11 May 2023

What's the matter with "kids"?

As the song from Bye Bye Birdie went (1960), without the quotation marks.

I've never minded calling children "kids". It's a friendly sounding word with no historical baggage as an epithet. To my mind, its connotations are positive.

Over the years I've occasionally met someone who objected along the lines of, "They're not baby goats, they're children," but that's like chiding a French speaker for using the endearment mon chou: "He's not a green leafy vegetable..." There are many colloquialisms that sprang from figurative speech, and we don't insist on users being literal.

In many contexts, of course "children" sounds better. "Student" has replaced "pupil" which seems to have gone out of fashion, and it does suggest 1950s officialese. In Queensland, pupil-free days became student-free days at some point. 

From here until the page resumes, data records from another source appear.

### src/design/mbsp_parser.sv
// Running-status message assembler: parser state and next-message logic.
module mbsp_parser
  import mbsp_pkg::*;
(
  input  logic     clk,
  input  logic     rst,
  input  logic     fire,
  input  rx_item_t item,
  output logic     emit,
  output msg_t     msg
);

  logic [7:0] running_status, running_status_next;
  logic [7:0] held_status, held_status_next;
  logic [7:0] held_first, held_first_next;
  logic [7:0] held_second, held_second_next;
  logic [1:0] bytes_remaining, bytes_remaining_next;
  logic [1:0] fill_slot, fill_slot_next;
  logic [1:0] data_count, data_count_next;
  logic       complete;
  logic [7:0] b;
  logic       fixup;

  assign b = item.rx_byte;

  always_comb begin
    running_status_next  = running_status;
    held_status_next     = held_status;
    held_first_next      = held_first;
    held_second_next     = held_second;
    bytes_remaining_next = bytes_remaining;
    fill_slot_next       = fill_slot;
    data_count_next      = data_count;
    complete             = 1'b0;
    if (fire) begin
      if (bytes_remaining != 2'd0) begin
        if (fill_slot == 2'd1) begin
          held_first_next = b;
        end else begin
          held_second_next = b;
        end
        fill_slot_next       = fill_slot + 2'd1;
        bytes_remaining_next = bytes_remaining - 2'd1;
        complete             = (bytes_remaining == 2'd1);
      end else if (b[7]) begin
        held_status_next = b;
        held_first_next  = 8'd0;
        held_second_next = 8'd0;
        fill_slot_next   = 2'd1;
        if (b[7:4] != HI_SYSTEM) begin
          running_status_next = b;
          data_count_next     = chan_data_len(b);
        end else begin
          running_status_next = 8'd0;
          if (b == ST_SONG_POS) begin
            data_count_next = 2'd2;
          end else if (b inside {ST_MTC_QF, ST_SONG_SEL}) begin
            data_count_next = 2'd1;
          end else begin
            data_count_next = 2'd0;
          end
        end
        bytes_remaining_next = data_count_next;
        complete = (data_count_next == 2'd0) && !(b inside {ST_SYSEX_START, ST_SYSEX_END});
      end else if (running_status != 8'd0) begin
        held_status_next = running_status;
        held_first_next  = b;
        held_second_next = 8'd0;
        data_count_next  = chan_data_len(running_status);
        if (data_count_next == 2'd1) begin
          complete = 1'b1;
        end else begin
          fill_slot_next       = 2'd2;
          bytes_remaining_next = 2'd1;
        end
      end
    end
  end

  assign emit  = complete && !held_first_next[7] && !held_second_next[7];
  assign fixup = (held_status_next[7:4] == HI_NOTE_ON) && (held_second_next == 8'd0);

  always_comb begin
    msg.status_out  = fixup ? {HI_NOTE_OFF, held_status_next[3:0]} : held_status_next;
    msg.data_first  = held_first_next[6:0];
    msg.data_second = fixup ? NOTE_OFF_VEL : held_second_next[6:0];
    msg.msg_length  = data_count_next + 2'd1;
    msg.stamp       = item.frame_time;
  end

  always_ff @(posedge clk) begin
    if (rst) begin
      running_status  <= 8'd0;
      held_status     <= 8'd0;
      held_first      <= 8'd0;
      held_second     <= 8'd0;
      bytes_remaining <= 2'd0;
      fill_slot       <= 2'd0;
      data_count      <= 2'd0;
    end else begin
      running_status  <= running_status_next;
      held_status     <= held_status_next;
      held_first      <= held_first_next;
      held_second     <= held_second_next;
      bytes_remaining <= bytes_remaining_next;
      fill_slot       <= fill_slot_next;
      data_count      <= data_count_next;
    end
  end

endmodule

Teachers have various ways of addressing a class: "people", "guys", "folks". Some of these sound better coming from a teacher seated on a reversed chair. I once heard an able student referred to as a "good little unit" but the small-school principal who said that was a bit unhinged.

I used to slip facetiously into "peanuts", "bananas", "ladies and gentlemen", "ladles and jellybeans". Context was everything. When I first started teaching you would hear some old-timers using "youse" but that's rare these days.

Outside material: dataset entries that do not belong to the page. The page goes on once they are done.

==> src/mctt_pkg.sv <==
// Types and constants shared by the tick timer bank.
// No dependencies.
package mctt_pkg;

  localparam int unsigned ModeBits   = 4;
  localparam int unsigned ChanBits   = 3;
  localparam int unsigned PeriodBits = 32;
  localparam int unsigned MaskBits   = 8;

  // Command codes carried on the input tuser
  localparam logic [ModeBits-1:0] CmdTick      = 4'd0;
  localparam logic [ModeBits-1:0] CmdInit      = 4'd1;
  localparam logic [ModeBits-1:0] CmdStart     = 4'd2;
  localparam logic [ModeBits-1:0] CmdStop      = 4'd3;
  localparam logic [ModeBits-1:0] CmdReset     = 4'd4;
  localparam logic [ModeBits-1:0] CmdSetPeriod = 4'd5;
  localparam logic [ModeBits-1:0] CmdSetMode   = 4'd6;
  localparam logic [ModeBits-1:0] CmdSetNotify = 4'd7;
  localparam logic [ModeBits-1:0] CmdQuery     = 4'd8;

  typedef struct packed {
    logic [ModeBits-1:0]   mode;
    logic [ChanBits-1:0]   channel;
    logic [PeriodBits-1:0] period_value;
    logic                  one_shot;
    logic                  notify_enable;
  } cmd_t;

  // Per-channel status after the step
  typedef struct packed {
    logic                  fire;
    logic                  run;
    logic [PeriodBits-1:0] remaining;
  } chan_stat_t;

endpackage

==> src/mctt_channel.sv <==
// One timer channel: its state registers, command decode and tick update.
// Depends on mctt_pkg.
module mctt_channel #(
  parameter int unsigned COUNT_BITS = 32
) (
  input  logic                clk_i,
  input  logic                rst_ni,
  input  logic                step_i,   // a command leaves the input stage this cycle
  input  logic                sel_i,    // command addresses this channel
  input  mctt_pkg::cmd_t      cmd_i,
  output mctt_pkg::chan_stat_t stat_o
);

  localparam int unsigned CmpBits = (COUNT_BITS > mctt_pkg::PeriodBits) ?
                                    COUNT_BITS : mctt_pkg::PeriodBits;

  logic                              run_q, run_d;
  logic                              fired_q, fired_d;
  logic                              os_q, os_d;
  logic                              ntf_q, ntf_d;
  logic [COUNT_BITS-1:0]             cnt_q, cnt_d;
  logic [mctt_pkg::PeriodBits-1:0]   per_q, per_d;

  logic                  active;
  logic                  hit;
  logic                  fire;
  logic [COUNT_BITS-1:0] cnt_inc;
  logic [CmpBits-1:0]    cnt_ext;

  assign active  = run_q && !(os_q && fired_q);
  assign cnt_inc = cnt_q + COUNT_BITS'(1);
  assign hit     = CmpBits'(cnt_inc) >= CmpBits'(per_q);

  always_comb begin
    run_d   = run_q;
    fired_d = fired_q;
    os_d    = os_q;
    ntf_d   = ntf_q;
    cnt_d   = cnt_q;
    per_d   = per_q;
    fire    = 1'b0;
    if (step_i) begin
      if (cmd_i.mode == mctt_pkg::CmdTick) begin
        if (active) begin
          cnt_d = cnt_inc;
          if (hit) begin
            fire = ntf_q;
            if (os_q) begin
              fired_d = 1'b1;
              run_d   = 1'b0;
            end else begin
              cnt_d = '0;
            end
          end
        end
      end else if (sel_i) begin
        case (cmd_i.mode)
          mctt_pkg::CmdInit: begin
            per_d   = cmd_i.period_value;
            os_d    = cmd_i.one_shot;
            ntf_d   = cmd_i.notify_enable;
            run_d   = 1'b0;
            fired_d = 1'b0;
            cnt_d   = '0;
          end
          mctt_pkg::CmdStart: begin
            run_d   = 1'b1;
            fired_d = 1'b0;
            cnt_d   = '0;
          end
          mctt_pkg::CmdStop: begin
            run_d = 1'b0;
          end
          mctt_pkg::CmdReset: begin
            fired_d = 1'b0;
            cnt_d   = '0;
          end
          mctt_pkg::CmdSetPeriod: begin
            per_d = cmd_i.period_value;
            cnt_d = '0;
          end
          mctt_pkg::CmdSetMode: begin
            os_d = cmd_i.one_shot;
          end
          mctt_pkg::CmdSetNotify: begin
            ntf_d = cmd_i.notify_enable;
          end
          default: begin
            // query and unused codes leave the channel alone
          end
        endcase
      end
    end
  end

  // status reflects the state after this step
  assign cnt_ext          = CmpBits'(cnt_d);
  assign stat_o.fire      = fire;
  assign stat_o.run       = run_d;
  assign stat_o.remaining = run_d ? (per_d - cnt_ext[mctt_pkg::PeriodBits-1:0]) : '0;

  always_ff @(posedge clk_i or negedge rst_ni) begin
    if (!rst_ni) begin
      run_q   <= 1'b0;
      fired_q <= 1'b0;
      os_q    <= 1'b0;
      ntf_q   <= 1'b0;
      cnt_q   <= '0;
      per_q   <= '0;
    end else begin
      run_q   <= run_d;
      fired_q <= fired_d;
      os_q    <= os_d;
      ntf_q   <= ntf_d;
      cnt_q   <= cnt_d;
      per_q   <= per_d;
    end
  end

endmodule

==> src/multi_channel_tick_timer_bank.sv <==
// Bank of tick timers: input register, per-channel update, result register.
// The result is registered; a command leaves the input register only when the result register is empty or read.
// Throughput: one command per cycle while the output is taken; all channels update in parallel.
// Reset (rst_ni low, async): every channel cleared, both stages empty.
// Depends on mctt_pkg and mctt_channel.
module multi_channel_tick_timer_bank #(
  parameter int unsigned TIMER_COUNT = 8,
  parameter int unsigned COUNT_BITS  = 32
) (
  input  logic        clk_i,
  input  logic        rst_ni,
  input  logic        s_axis_tvalid,
  output logic        s_axis_tready,
  // [2:0] channel, [34:3] period_value, [35] one_shot, [36] notify_enable
  input  logic [39:0] s_axis_tdata,
  // [3:0] mode
  input  logic [3:0]  s_axis_tuser,
  output logic        m_axis_tvalid,
  input  logic        m_axis_tready,
  // [7:0] fired_mask, [8] enabled_flag, [40:9] remaining
  output logic [47:0] m_axis_tdata
);

  localparam int unsigned PB = mctt_pkg::PeriodBits;
  localparam int unsigned CB = mctt_pkg::ChanBits;

  logic            in_vld_q, in_vld_d;
  mctt_pkg::cmd_t  in_q;
  logic            out_vld_q, out_vld_d;
  logic [47:0]     out_q, out_d;

  logic advance;
  logic step;
  logic take;

  mctt_pkg::chan_stat_t    stat [TIMER_COUNT];
  logic [TIMER_COUNT-1:0]  sel;
  logic [mctt_pkg::MaskBits-1:0] fired_mask;
  logic                    enabled_flag;
  logic [PB-1:0]           remaining;

  assign advance       = !out_vld_q || m_axis_tready;
  assign s_axis_tready = !in_vld_q || advance;
  assign take          = s_axis_tvalid && s_axis_tready;
  assign step          = in_vld_q && advance;

  for (genvar i = 0; i < TIMER_COUNT; i++) begin : g_chan
    assign sel[i] = (32'(in_q.channel) == i);

    mctt_channel #(
      .COUNT_BITS(COUNT_BITS)
    ) u_chan (
      .clk_i (clk_i),
      .rst_ni(rst_ni),
      .step_i(step),
      .sel_i (sel[i]),
      .cmd_i (in_q),
      .stat_o(stat[i])
    );
  end

  // only the first eight channels have a mask bit
  for (genvar b = 0; b < mctt_pkg::MaskBits; b++) begin : g_mask
    if (b < TIMER_COUNT) begin : g_on
      assign fired_mask[b] = stat[b].fire;
    end else begin : g_off
      assign fired_mask[b] = 1'b0;
    end
  end

  // addressed channel status; an absent channel matches no select and reads 0
  always_comb begin
    enabled_flag = 1'b0;
    remaining    = '0;
    for (int i = 0; i < TIMER_COUNT; i++) begin
      enabled_flag = enabled_flag | (sel[i] & stat[i].run);
      remaining    = remaining | ({PB{sel[i]}} & stat[i].remaining);
    end
  end

  always_comb begin
    in_vld_d  = take ? 1'b1 : (advance ? 1'b0 : in_vld_q);
    out_vld_d = advance ? in_vld_q : out_vld_q;
    out_d     = {7'b0, remaining, enabled_flag, fired_mask};
  end

  always_ff @(posedge clk_i or negedge rst_ni) begin
    if (!rst_ni) begin
      in_vld_q  <= 1'b0;
      out_vld_q <= 1'b0;
    end else begin
      in_vld_q  <= in_vld_d;
      out_vld_q <= out_vld_d;
    end
  end

  always_ff @(posedge clk_i) begin
    if (take) begin
      in_q.mode          <= s_axis_tuser;
      in_q.channel       <= s_axis_tdata[CB-1:0];
      in_q.period_value  <= s_axis_tdata[CB+PB-1:CB];
      in_q.one_shot      <= s_axis_tdata[CB+PB];
      in_q.notify_enable <= s_axis_tdata[CB+PB+1];
    end
    if (step) begin
      out_q <= out_d;
    end
  end

  assign m_axis_tvalid = out_vld_q;
  assign m_axis_tdata  = out_q;

endmodule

Long before gender neutrality became the norm I gave up "girls and boys" and would say, "Good morning everyone," probably influenced by the broadcaster Karl Haas's "Hello everyone". (I hated hearing a class chanting "good morning" in reply so in later years I would dispense with a greeting and say something like, "Okay, let's get this show on the road," or just jump in and start talking about whatever needed our attention. The sky didn't fall in.) 

One novel variation I heard came from a parent who worked for the RAAF. When he was President of the Parents & Citizens Association he talked to the school assembly one morning and referred throughout to children as "personnel". Force of habit.
I found this 2011 draft for a proposed blog about my adventures in teaching. I've tweaked it a little.